WHAT YOU WILL DO -> Each line of the data that mentions the string "instances" needs to be identified and copied.

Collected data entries

**src/rtl/bus_err_pkg.sv**
```systemverilog
package bus_err_pkg;
  typedef enum logic [2:0] {
    RA_DET   = 3'd0,
    RA_ENA   = 3'd1,
    RA_CATTR = 3'd2,
    RA_CADDR = 3'd3,
    RA_CDATA = 3'd4
  } reg_sel_e;

  localparam int REG_W          = 32;
  localparam int ERR_MA         = 0;
  localparam int ERR_PAR        = 1;
  localparam int CATTR_VALID    = 31;
  localparam int CATTR_TYPE_LSB = 16;
endpackage

```
**src/rtl/err_detect.sv**
```systemverilog
module err_detect #(
  parameter int N = 6
) (
  input  logic         clk_i,
  input  logic         rst_ni,
  input  logic [N-1:0] ev_i,
  input  logic         clr_we_i,
  input  logic [N-1:0] clr_mask_i,
  output logic [N-1:0] det_o
);
  logic [N-1:0] det_q, clr;

  assign clr = clr_we_i ? clr_mask_i : '0;

  // set applied after clear: simultaneous event wins
  always_ff @(posedge clk_i or negedge rst_ni)
    if (!rst_ni) det_q <= '0;
    else         det_q <= (det_q & ~clr) | ev_i;

  assign det_o = det_q;

  a_r4_set_wins: assert property (@(posedge clk_i) disable iff (!rst_ni)
    (|ev_i) |=> ((det_q & $past(ev_i)) == $past(ev_i)));

  a_r3_write_never_sets: assert property (@(posedge clk_i) disable iff (!rst_ni)
    (ev_i == '0) |=> ((det_q & ~$past(det_q)) == '0));

  a_r3_unwritten_kept: assert property (@(posedge clk_i) disable iff (!rst_ni)
    (!clr_we_i) |=> ((det_q & $past(det_q)) == $past(det_q)));
endmodule

```
**src/rtl/err_capture.sv**
```systemverilog
module err_capture #(
  parameter int N  = 6,
  parameter int AW = 32,
  parameter int TW = 8,
  parameter int DW = 32
) (
  input  logic          clk_i,
  input  logic          rst_ni,
  input  logic [N-1:0]  ev_i,
  input  logic [N-1:0]  det_i,
  input  logic [AW-1:0] addr_i,
  input  logic [TW-1:0] attr_i,
  input  logic [DW-1:0] data_i,
  output logic          valid_o,
  output logic [N-1:0]  type_o,
  output logic [AW-1:0] addr_o,
  output logic [TW-1:0] attr_o,
  output logic [DW-1:0] data_o
);
  logic          armed, take, valid_q;
  logic [N-1:0]  type_q;
  logic [AW-1:0] addr_q;
  logic [TW-1:0] attr_q;
  logic [DW-1:0] data_q;

  assign armed = (det_i == '0);
  assign take  = armed && (|ev_i);

  always_ff @(posedge clk_i or negedge rst_ni)
    if (!rst_ni) begin
      valid_q <= 1'b0;
      type_q  <= '0;
      addr_q  <= '0;
      attr_q  <= '0;
      data_q  <= '0;
    end else if (take) begin
      valid_q <= 1'b1;
      type_q  <= ev_i;
      addr_q  <= addr_i;
      attr_q  <= attr_i;
      data_q  <= data_i;
    end else if (armed) begin
      valid_q <= 1'b0;
    end

  // flag hidden once detect is clear, even before valid_q drops
  assign valid_o = valid_q & ~armed;
  assign type_o  = type_q;
  assign addr_o  = addr_q;
  assign attr_o  = attr_q;
  assign data_o  = data_q;

  a_r6_frozen: assert property (@(posedge clk_i) disable iff (!rst_ni)
    (|det_i) |=> ($stable(addr_q) && $stable(data_q) && $stable(attr_q) && $stable(type_q)));

  a_r7_rearm_captures: assert property (@(posedge clk_i) disable iff (!rst_ni)
    ((det_i == '0) && (|ev_i)) |=> valid_q);
endmodule

```
**src/rtl/err_irq.sv**
```systemverilog
module err_irq #(
  parameter int N = 6
) (
  input  logic         clk_i,
  input  logic         rst_ni,
  input  logic [N-1:0] det_i,
  input  logic [N-1:0] en_i,
  output logic         irq_o
);
  logic irq_q;

  always_ff @(posedge clk_i or negedge rst_ni)
    if (!rst_ni) irq_q <= 1'b0;
    else         irq_q <= |(det_i & en_i);

  assign irq_o = irq_q;

  a_r5_masked_quiet: assert property (@(posedge clk_i) disable iff (!rst_ni)
    ((det_i & en_i) == '0) |=> !irq_o);

  a_r11_needs_pending: assert property (@(posedge clk_i) disable iff (!rst_ni)
    (det_i == '0) |=> !irq_o);
endmodule

```
**src/rtl/bus_err_capture.sv**
```systemverilog
module bus_err_capture
  import bus_err_pkg::*;
#(
  parameter int N_ERR  = 6,
  parameter int ADDR_W = 32,
  parameter int ATTR_W = 8,
  parameter int DATA_W = 32
) (
  input  logic              clk_i,
  input  logic              rst_ni,
  input  logic              reg_we_i,
  input  logic [2:0]        reg_addr_i,
  input  logic [31:0]       reg_wdata_i,
  output logic [31:0]       reg_rdata_o,
  input  logic [N_ERR-1:0]  err_ev_i,
  input  logic [ADDR_W-1:0] err_addr_i,
  input  logic [ATTR_W-1:0] err_attr_i,
  input  logic [DATA_W-1:0] err_data_i,
  input  logic [DATA_W-1:0] ob_rdata_i,
  input  logic              ob_cfg_ma_i,
  output logic [DATA_W-1:0] ob_rdata_o,
  output logic              irq_o
);
  localparam int SEL_W = $bits(reg_sel_e);

  reg_sel_e          sel;
  logic [N_ERR-1:0]  det, ena_q, cap_type;
  logic              cap_valid;
  logic [ADDR_W-1:0] cap_addr;
  logic [ATTR_W-1:0] cap_attr;
  logic [DATA_W-1:0] cap_data;
  logic [REG_W-1:0]  cattr;

  assign sel = reg_sel_e'(reg_addr_i[SEL_W-1:0]);

  err_detect #(.N(N_ERR)) u_det (
    .clk_i      (clk_i),
    .rst_ni     (rst_ni),
    .ev_i       (err_ev_i),
    .clr_we_i   (reg_we_i && sel == RA_DET),
    .clr_mask_i (reg_wdata_i[N_ERR-1:0]),
    .det_o      (det)
  );

  always_ff @(posedge clk_i or negedge rst_ni)
    if (!rst_ni)                      ena_q <= '0;
    else if (reg_we_i && sel == RA_ENA) ena_q <= reg_wdata_i[N_ERR-1:0];

  err_capture #(.N(N_ERR), .AW(ADDR_W), .TW(ATTR_W), .DW(DATA_W)) u_cap (
    .clk_i   (clk_i),
    .rst_ni  (rst_ni),
    .ev_i    (err_ev_i),
    .det_i   (det),
    .addr_i  (err_addr_i),
    .attr_i  (err_attr_i),
    .data_i  (err_data_i),
    .valid_o (cap_valid),
    .type_o  (cap_type),
    .addr_o  (cap_addr),
    .attr_o  (cap_attr),
    .data_o  (cap_data)
  );

  err_irq #(.N(N_ERR)) u_irq (
    .clk_i  (clk_i),
    .rst_ni (rst_ni),
    .det_i  (det),
    .en_i   (ena_q),
    .irq_o  (irq_o)
  );

  always_comb begin
    cattr = '0;
    cattr[CATTR_VALID] = cap_valid;
    cattr[CATTR_TYPE_LSB +: N_ERR] = cap_type;
    cattr[ATTR_W-1:0] = cap_attr;
  end

  always_comb
    unique case (sel)
      RA_DET:   reg_rdata_o = REG_W'(det);
      RA_ENA:   reg_rdata_o = REG_W'(ena_q);
      RA_CATTR: reg_rdata_o = cattr;
      RA_CADDR: reg_rdata_o = REG_W'(cap_addr);
      RA_CDATA: reg_rdata_o = REG_W'(cap_data);
      default:  reg_rdata_o = '0;
    endcase

  // aborted config read returns all-ones
  assign ob_rdata_o = ob_cfg_ma_i ? '1 : ob_rdata_i;

  a_r9_ma_all_ones: assert property (@(posedge clk_i) disable iff (!rst_ni)
    ob_cfg_ma_i |-> (&ob_rdata_o));

  a_r10_ma_masked_quiet: assert property (@(posedge clk_i) disable iff (!rst_ni)
    (!ena_q[ERR_MA] && (det & ena_q) == '0) |=> !irq_o);
endmodule

```
**config.mk**
```make
export PLATFORM = sky130hd
export DESIGN_NAME = bus_err_capture
export DESIGN_NICKNAME = d
export VERILOG_FILES = /design/src/rtl/bus_err_pkg.sv /design/src/rtl/err_detect.sv /design/src/rtl/err_capture.sv /design/src/rtl/err_irq.sv /design/src/rtl/bus_err_capture.sv
export SDC_FILE = /design/constraint.sdc
export NUM_CORES = 1
export LEC_CHECK = 0
export CAP_MARGIN = 20
export CORE_MARGIN = 2
export CORE_UTILIZATION = 44
export CTS_CLUSTER_DIAMETER = 80
export CTS_CLUSTER_SIZE = 20
export DETAILED_ROUTE_END_ITERATION = 10
export GPL_TIMING_DRIVEN = 0
export HOLD_SLACK_MARGIN = 0.1
export PLACE_DENSITY = 0.87
export SYNTH_ARGS = -nofsm -noshare
export SYNTH_HDL_FRONTEND = slang
export SYNTH_HIERARCHICAL = 1
export SYNTH_SLANG_ARGS = --single-unit
export TNS_END_PERCENT = 30
```
**constraint.sdc**
```tcl
create_clock -name clk_i -period 6.86 [get_ports clk_i]
set_clock_uncertainty 0.2 [all_clocks]
set_input_delay 1.029 -clock clk_i [delete_from_list [all_inputs] [get_ports clk_i]]
set_output_delay 1.029 -clock clk_i [all_outputs]
set_load 0.01 [all_outputs]
```
# After elaboration in Yosys (flattened, before gate mapping)
# Index checks and enable logic that the tools add are counted.
# word_totals
ff_bits	92
input_bits	149
output_inout_bits	65
wordCells	31
# classes
n_eq_ne	4
muxes	5
bitwise	6
n_reduce_logical	8
# op_table
cell	n
case mux 32 bit (5 select lines)	1
2-to-1 mux 32 bit	1
bitwise AND 6 bit	2
OR reduction 6 bit	2
== test 3 x 2 -> 1 bit (second input constant)	2
zero test 6 bit	1
2-to-1 mux 6 bit	1
inverter 6 bit	1
bitwise OR 6 bit	1
== test 3 x 1 -> 1 bit (second input constant)	1
== test 3 bit (second input constant)	1
logical AND 1 bit	3
zero test 3 bit	1
2-to-1 mux 1 bit	2
nonzero test 2 bit	1
bitwise AND 1 bit	1
inverter 1 bit	1

# Depth between registers and ports, before layout
# Gate-level depths: netlist of the first run.
# logic_depth
depth_word	6
mapped_depth	6
depth_no_buf	4

# Hierarchy
# Netlist of the first run, hierarchy kept.
# modules_own_cells
mod	instances	cells_per_inst	area_per_inst_um2	seq_area_each_um2
err_capture	1	172	2961.6	1976.9
bus_err_capture	1	127	1091.0	150.1
err_detect	1	18	217.7	150.1
err_irq	1	5	52.6	25.0

# Worst setup path after synthesis of the first run
# Ideal clock, no wire load.
# synth_path
kind	in2out
startpoint	input port reg_addr_i[1]
endpoint	output port reg_rdata_o[22]
arrival_time_ns	1.932
required_time_ns	5.631
setup_slack_ns	3.699
path_stages	6
path_buffers	3
cell_sequence	nor2b_1 buf_6 and2_1 buf_6 buf_6 a22o_1
# synth_between
elab_chain_cells	2
word_cells_on_any_way	6
cone_classes	eq/ne: 4; mux: 1; reduce/logical: 1
# synth_lines
element	line_no	text
start: declaration	bus_err_capture.sv:12	input logic [2:0] reg_addr_i,
== test 3 bit, or another cell as far along	bus_err_capture.sv:80	unique case (sel)
case mux 32 bit (5 select lines) *	bus_err_capture.sv:80	
end: declaration	bus_err_capture.sv:14	output logic [31:0] reg_rdata_o,
# Mark *: on every way between the ends. The rest lies on a longest branch, timed or not.

# Worst setup path after layout of the first run
# layout_path
startpoint	input port reg_addr_i[0]
endpoint	output port reg_rdata_o[30]
# Same word-level chain as after synthesis.

==> results of run 1 <==
-- where the power goes --
| group | leakage [uW] | switching (uW) | internal (uW) |
|---|---|---|---|
| sequential | 0.00106 | 23.3 | 578 |
| combinational | 0.00146 | 81.2 | 153 |
| clock | 0.0000808 | 187 | 140 |
| total | 0.00259 | 292 | 872 |
-- cells by family after synthesis --
kind of cell / Yosys count / synth area share (%)
AOI/OAI and AO/OA: 52 / 10.4
buffers and inverters: 22 / 3.47
DFF: 92 / 53.3
muxes: 96 / 24.8
and+or+nand+nor: 60 / 8.08
-- through the flow --
step                      area [sq um]  hold WS (ps)  total power, uW
final                             6560           296             1160
after global routing              6560           324             1220
after CTS                         6560           294             1170
after detailed placement          6390           275              848
after global placement            6360           269              838
after floorplan                   4320           259              695
-- metal layers --
layer | vias to the layer above | global-route usage (%) | wire (um) | share of wire (%)
li1 | 1565 | - | - | -
met1 | 1717 | 23.7 | 4130 | 34
met2 | 166 | 42.9 | 6470 | 53
met3 | 12 | 9.42 | 1370 | 11
met4 | 0 | 6.07 | 132 | 1.1
met5 | - | 0 | 0 | 0
-- worst max-delay path by stage --
stage,from,endpoint,slack [ps],cells past startpoint
after floorplan,reg_addr_i[1],reg_rdata_o[22],3700,6
final,reg_addr_i[0],reg_rdata_o[30],2370,7
after global routing,reg_addr_i[0],reg_rdata_o[13],2260,7
after detailed placement,reg_addr_i[0],reg_rdata_o[12],2400,7
after CTS,reg_addr_i[0],reg_rdata_o[10],2400,7
after global placement,rst_ni,u_cap/addr_o[5],1360,1
-- Yosys cell counts (2+ instances only) --
master	count
dfrtp_1	92
mux2_2	81
or2_2	34
a22o_1	17
a22oi_1	12
mux2_1	9
o2bb2ai_1	9
buf_2	8
nand2_1	8
nor2_1	7
a21o_1	6
buf_6	6
mux2i_1	6
a221o_1	5
clkbuf_1	4
buf_4	3
and2_1	2
nor2b_1	2
-- state kept, by name, indices dropped and copies added (netlist names) --
| signal | cells |
|---|---|
| u_cap/type_o | 6 |
| u_irq/irq_o | 1 |
| u_det/det_o | 6 |
| u_cap/data_o | 32 |
| u_cap/valid_q | 1 |
| u_cap/attr_o | 8 |
| u_cap/addr_o | 32 |
| ena_q | 6 |
-- layout make-up --
type                            count  area [sq um]
Buffer                             22           150
Clock buffer                       10           138
Clock inverter                      5          36.3
Fill cell                         738          3080
Multi-Input combinational cell    208          1870
Sequential cell                    92          2300
Tap cell                          133           166
Timing Repair Buffer              188          1900
==> impl_results.md, run 1 <==
* Required @ worst endpoint at 5630 ps
* Placer congestion estimate at 0.883
* Reg2reg end: u_cap/addr_o[24]
* Layout Cells excl Fill at 658
* Area of the die at 10600 sq um
* Max_cap viols at 0
* Routed len/inst at 18.4 um
* Pre-CTS setup slack at 2400 ps
* Final WS setup at 2370 ps
* Final setup violation count at 0
* Post-synth EDFFs at 0
* H-tree levels at 3
* DRT Wirelength at 12100 um
* Syn Nets at 471
* Async set-reset flop share out of synthesis at 100%
* Outcome: complete, no violations
* Worst Hold End: u_cap/addr_o[22]
* Clock Path Buffers at 2
* Reg-to-reg slack, setup at 4380 ps
* Most common cell after layout, fill and taps aside: clkdlybuf4s50_1
* RSZ-0062 raised after global routing: no
* Drt via density at 5.26
* Worst Setup Start Kind: primary input
* Post-CTS Hold Fix Bufs at 0
* Slowest-stage cell, CP: clkdlybuf4s50_1
* Area share of the leading cell type in the synthesized netlist at 53.3%
* Period utilization at 65.5%
* Power per cell area at 177 nW/um^2
* Via count at 3460
* CP Capture Type: output pin
* Prevailing post-synth register cell: dfrtp_1
* Max IR drop VDD at 0.145 mV
* GRT overflow at 0
* Critical path class: primary input to output pin
* Sum Neg Setup Slack at 0 ps
* Post_cts resized at 0
* Post-synth top area cell: dfrtp_1
* Worst r2r path cells at 5
* Post CTS Setup Buffer Count at 0
* Worst slew pin tran at 1020 ps
* Pin count of the biggest net entering global routing at 55
* CTS Sinks at 92
* DIE WIDTH at 103 um
* Worst path cell trace: clkdlybuf4s50_1 -> nor2_1 -> and2_1 -> buf_4 -> buf_6 -> a22o_1 -> clkdlybuf4s50_1
* Clk_lat worst skew at 350 ps
* Commonest cells after routing, fill and taps aside: 186 x clkdlybuf4s50_1, 92 x dfrtp_1, 81 x mux2_2
* TritonCTS clock tree: built
* Post-Synthesis Cells at 322
* Netlist cell types at 29
* Clk root buf: clkbuf_8
* Chip height at 103 um
* Pins Over Slew Limit at 0
* Buffers & Inverters on Critical Path at 4
* Final Hold Fails at 0
* RR Startpoint: u_det/det_o[3]
* Min-Delay Path Depth at 1
* Fmax at 223 MHz
* DRC Markers at 0
* Area delta synth->final at 51.8%
* Synth top area cells: dfrtp_1 53%, mux2_2 21%, or2_2 4.9%, a22o_1 3.4%, mux2_1 2.3%
* Row count at 36
* CTS Buf Count at 9
* Worst-path clk slew at 90 ps
* Total core area at 9640 sq um
* Placed instance count at 643
* Most used cell, CP: clkdlybuf4s50_1
* Leakage power total at 0.00259 uW
* ANT cells at 0
* Post-synthesis sequential area ratio at 53.3%
* Slew HR at 30.7%
* Crit path time final at 4490 ps
* Number of nets in the layout at 670
* Synth warnings at 6
* Initial DRC Count at 133
* Vias in the first global route at 3618
* Initial antenna violation count at 0
* Total GRT Usage at 23.0%
* Delay-heaviest family, CP: buffers and inverters
* PortBufs at 187
* Layout cell share with drive strength beyond 1 at 29.0%
* Critical Path Fanout Max at 10
* Post-Syn Area per Cell at 13.4 sq um
* First-pass GRT wire length at 18100 um
* Post-synthesis instance area at 4320 sq um
* Worst Hold Class: flop to flop
* Layout Utilization at 68.1%
* Boundary pin count at 214
* Starting Density at 44.8%
* Number of synthesized register bits at 92
* Hold Crit Start: u_cap/addr_o[22]
* Post-DP HPWL at 9670 um
* Largest stage delay, worst path at 550 ps
* Final ANT Viol Nets at 0
* WP data arrival at 3260 ps
* Pre-antenna DRT Iters at 4
(Power assumes the default switching activity.)
==> inputs of run 2 (changes only) <==
--- a/config.mk
+++ b/config.mk
@@ -7,13 +7,13 @@
 export LEC_CHECK = 0
 export CAP_MARGIN = 20
 export CORE_MARGIN = 2
-export CORE_UTILIZATION = 44
+export CORE_UTILIZATION = 37
 export CTS_CLUSTER_DIAMETER = 80
 export CTS_CLUSTER_SIZE = 20
 export DETAILED_ROUTE_END_ITERATION = 10
 export GPL_TIMING_DRIVEN = 0
 export HOLD_SLACK_MARGIN = 0.1
-export PLACE_DENSITY = 0.87
+export PLACE_DENSITY = 0.78
 export SYNTH_ARGS = -nofsm -noshare
 export SYNTH_HDL_FRONTEND = slang
 export SYNTH_HIERARCHICAL = 1
==> constraint.sdc (replaced) <==
create_clock -name clk_i -period 4 [get_ports clk_i]
set_clock_uncertainty 0.2 [all_clocks]
set_input_delay 0.6 -clock clk_i [delete_from_list [all_inputs] [get_ports clk_i]]
set_output_delay 0.6 -clock clk_i [all_outputs]
set_load 0.01 [all_outputs]
==> run 2 against run 1 <==
  * Final cell count is 1.8% higher
  * Critical path depth stayed put
  * Design area up 2.0%
  * Sequential power grew 71%
  * Sequential cell count is the same
  * Clock power grew 150%
  * Sequential share of layout area decreased by 0.70 points
  * Core utilization is 9.4 points lower
  * Global-route usage decreased by 3.2 points
  * Clock-buffer cell count is 1 higher
  * Critical path type unchanged
  * Critical endpoint unchanged
  * Largest cell class unchanged
  * Largest power group unchanged
==> impl_results.md, run 2 (same netlist as run 1, synthesis figures left out) <==
* Required @ worst endpoint at 3200 ps
* Worst Setup Start Kind: primary input
* Worst slew pin tran at 1000 ps
* First-pass GRT wire length at 19400 um
* Initial antenna violation count at 0
* Layout cell share with drive strength beyond 1 at 28.8%
* RSZ-0062 raised after global routing: no
* Post-DP HPWL at 9620 um
* Chip height at 112 um
* CP Capture Type: output pin
* Boundary pin count at 214
* Post CTS Setup Buffer Count at 0
* Clk_lat worst skew at 340 ps
* Starting Density at 37.9%
* Final Hold Slack at 292 ps
* Drt via density at 5.14
* Worst setup path startpoint: reg_addr_i[0]
* Hold Crit Start: u_cap/addr_o[25]
* Clock Path Buffers at 2
* Vias in the first global route at 3683
* Buffers & Inverters on Critical Path at 4
* Power per cell area at 335 nW/um^2
* Largest stage delay, worst path at 560 ps
* Most common cell after layout, fill and taps aside: clkdlybuf4s50_1
* DRT Wirelength at 12300 um
* WP data arrival at 2830 ps
* Fmax at 275 MHz
* Period utilization at 90.9%
* CTS Sinks at 92
* Max_cap viols at 0
* Slew HR at 32.1%
* Post_cts resized at 0
* Min-Delay Path Depth at 1
* Max IR drop VDD at 0.197 mV
* Layout Utilization at 58.6%
* Area delta synth->final at 54.8%
* Delay-heaviest family, CP: buffers and inverters
* Row count at 39
* Post-CTS Hold Fix Bufs at 1
* Total core area at 11400 sq um
* CTS Buf Count at 9
* Worst r2r path cells at 5
* DRC Markers at 0
* Leakage power total at 0.00265 uW
* Crit path time final at 3630 ps
* Placed inst area at 6400 sq um
* Final ANT Viol Nets at 0
* Pre-antenna DRT Iters at 4
* Commonest cells after routing, fill and taps aside: 186 x clkdlybuf4s50_1, 92 x dfrtp_1, 81 x mux2_2
* Fin area at 6690 sq um
* Number of nets in the layout at 671
* RR Startpoint: u_det/det_o[3]
* Pin count of the biggest net entering global routing at 65
* Total GRT Usage at 19.8%
* Worst Hold Class: flop to flop
* Clk root buf: clkbuf_16
* Slowest-stage cell, CP: clkdlybuf4s50_1
* GRT overflow at 0
* Initial DRC Count at 68
* Placer congestion estimate at 0.780
* Final setup violation count at 0
* Pins Over Slew Limit at 0
* PortBufs at 187
* Final Hold Fails at 0
* Worst-path clk slew at 70 ps
* Critical path class: primary input to output pin
* Critical Path Stages at 7
* TritonCTS clock tree: built
* H-tree levels at 3
* DIE WIDTH at 112 um
* Via count at 3446
* Worst path cell trace: clkdlybuf4s50_1 -> nor2_1 -> and2_1 -> buf_4 -> buf_6 -> a22o_1 -> clkdlybuf4s50_1
* Outcome: complete, no violations
* Critical Path Fanout Max at 10
* ANT cells at 0
* Most used cell, CP: clkdlybuf4s50_1
* Area of the die at 12600 sq um
* Routed len/inst at 18.3 um
run 2: changes by cell type in the layout (fill, tap and decap cells not counted), sizes merged:
cell / delta
clkinvlp: -2
inv: +2
clkbuf: +1
dlygate4sd3: +1
run 2: through the flow:
stage	TNS [ps]	setup slack, ps	cells	total power [uW]
floorplan	0	1700	322	1190
global placement	-102720	-1120	652	1440
detailed placement	0	364	653	1450
CTS	0	330	670	2270
global route	0	266	670	2340
finish	0	365	670	2240
run 2: cell type report:
class / count / area [sq um]
Buffer: 22 / 150
Clock buffer: 11 / 243
Clock inverter: 5 / 42.5
Fill cell: 953 / 4720
Multi-Input combinational cell: 208 / 1870
Sequential cell: 92 / 2300
Tap cell: 143 / 179
Timing Repair Buffer: 189 / 1910
run 2: metal layers:
metal  GRT usage, %  vias up  wire (um)
met5              0        -          0
met4           6.75        0        242
met3           7.56       21       1320
met2           35.0      170       6190
met1           21.8     1682       4520
li1               -     1573          -
run 2: power by group:
group          internal, uW  switching [uW]
clock network           446             362
registers               993            39.0
logic                   263             138
run 2: final timing paths:
check | endpoint | slack, ps
max | reg_rdata_o[30] | 370
min | u_cap/addr_o[25] | 290
max reg2reg | u_cap/addr_o[23] | 1580
min reg2reg | u_cap/addr_o[25] | 290
max in group asynchronous | u_cap/attr_o[0] | 2420
min in group asynchronous | u_cap/data_o[13] | 530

TASK OUTPUT ->
mod	instances	cells_per_inst	area_per_inst_um2	seq_area_each_um2
-- Yosys cell counts (2+ instances only) --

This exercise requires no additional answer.